**WHAT YOU ARE ASKED TO DO**
Return, from the listing that follows, each line containing the word "routing".

**THE DATA**

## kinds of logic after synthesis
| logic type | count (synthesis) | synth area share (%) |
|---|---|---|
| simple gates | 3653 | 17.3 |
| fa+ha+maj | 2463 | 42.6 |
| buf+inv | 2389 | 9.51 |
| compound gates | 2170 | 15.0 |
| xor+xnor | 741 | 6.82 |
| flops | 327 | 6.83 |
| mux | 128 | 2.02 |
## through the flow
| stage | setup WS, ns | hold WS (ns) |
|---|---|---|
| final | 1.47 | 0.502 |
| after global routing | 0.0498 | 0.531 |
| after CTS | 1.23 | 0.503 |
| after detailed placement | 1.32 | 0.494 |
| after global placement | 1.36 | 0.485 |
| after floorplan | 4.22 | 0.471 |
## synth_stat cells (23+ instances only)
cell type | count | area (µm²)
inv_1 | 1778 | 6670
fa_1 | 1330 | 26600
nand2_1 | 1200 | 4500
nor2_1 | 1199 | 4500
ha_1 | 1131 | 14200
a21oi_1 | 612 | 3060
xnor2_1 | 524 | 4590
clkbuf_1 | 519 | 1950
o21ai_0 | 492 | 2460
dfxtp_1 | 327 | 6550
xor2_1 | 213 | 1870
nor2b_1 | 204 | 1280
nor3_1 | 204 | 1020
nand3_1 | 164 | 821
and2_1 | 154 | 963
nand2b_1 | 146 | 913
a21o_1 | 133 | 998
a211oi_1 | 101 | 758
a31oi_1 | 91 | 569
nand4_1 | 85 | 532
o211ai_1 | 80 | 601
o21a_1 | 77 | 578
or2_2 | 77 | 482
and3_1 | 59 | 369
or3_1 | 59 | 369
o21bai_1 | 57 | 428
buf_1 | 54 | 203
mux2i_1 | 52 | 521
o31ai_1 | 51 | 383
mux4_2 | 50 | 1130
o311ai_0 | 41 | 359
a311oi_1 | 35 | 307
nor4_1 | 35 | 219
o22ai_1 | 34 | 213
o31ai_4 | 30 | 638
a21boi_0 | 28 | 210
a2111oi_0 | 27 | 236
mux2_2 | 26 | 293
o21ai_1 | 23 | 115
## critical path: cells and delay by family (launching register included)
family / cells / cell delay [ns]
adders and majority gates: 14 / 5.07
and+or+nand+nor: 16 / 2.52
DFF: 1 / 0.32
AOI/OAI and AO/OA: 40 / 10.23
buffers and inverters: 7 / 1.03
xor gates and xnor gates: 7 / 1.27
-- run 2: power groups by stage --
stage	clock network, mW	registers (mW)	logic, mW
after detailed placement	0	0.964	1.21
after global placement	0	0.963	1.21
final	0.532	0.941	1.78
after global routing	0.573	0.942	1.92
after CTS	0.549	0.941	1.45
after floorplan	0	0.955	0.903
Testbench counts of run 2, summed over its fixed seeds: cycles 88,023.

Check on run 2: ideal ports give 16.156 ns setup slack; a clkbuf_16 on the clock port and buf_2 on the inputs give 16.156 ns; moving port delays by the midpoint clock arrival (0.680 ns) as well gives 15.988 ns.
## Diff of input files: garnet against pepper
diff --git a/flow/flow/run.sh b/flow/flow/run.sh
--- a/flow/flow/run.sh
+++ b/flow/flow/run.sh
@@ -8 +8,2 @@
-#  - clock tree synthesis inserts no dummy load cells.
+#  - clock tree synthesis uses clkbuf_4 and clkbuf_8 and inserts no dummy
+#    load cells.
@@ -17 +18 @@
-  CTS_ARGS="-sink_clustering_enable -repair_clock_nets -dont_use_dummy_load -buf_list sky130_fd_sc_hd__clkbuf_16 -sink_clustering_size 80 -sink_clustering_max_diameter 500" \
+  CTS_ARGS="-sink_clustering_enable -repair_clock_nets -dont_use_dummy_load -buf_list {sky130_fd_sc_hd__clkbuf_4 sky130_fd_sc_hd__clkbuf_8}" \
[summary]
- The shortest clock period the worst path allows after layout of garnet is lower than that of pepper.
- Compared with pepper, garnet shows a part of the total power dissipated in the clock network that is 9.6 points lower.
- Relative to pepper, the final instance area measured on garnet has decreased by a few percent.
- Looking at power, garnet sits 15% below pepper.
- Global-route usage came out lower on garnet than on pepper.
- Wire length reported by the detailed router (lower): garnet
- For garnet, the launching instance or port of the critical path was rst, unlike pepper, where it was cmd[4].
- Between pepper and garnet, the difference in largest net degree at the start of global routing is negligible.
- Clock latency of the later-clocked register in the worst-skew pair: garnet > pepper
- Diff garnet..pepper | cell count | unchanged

**RESPONSE BOX**
| after global routing | 0.0498 | 0.531 |
after global routing	0.573	0.942	1.92
- Between pepper and garnet, the difference in largest net degree at the start of global routing is negligible.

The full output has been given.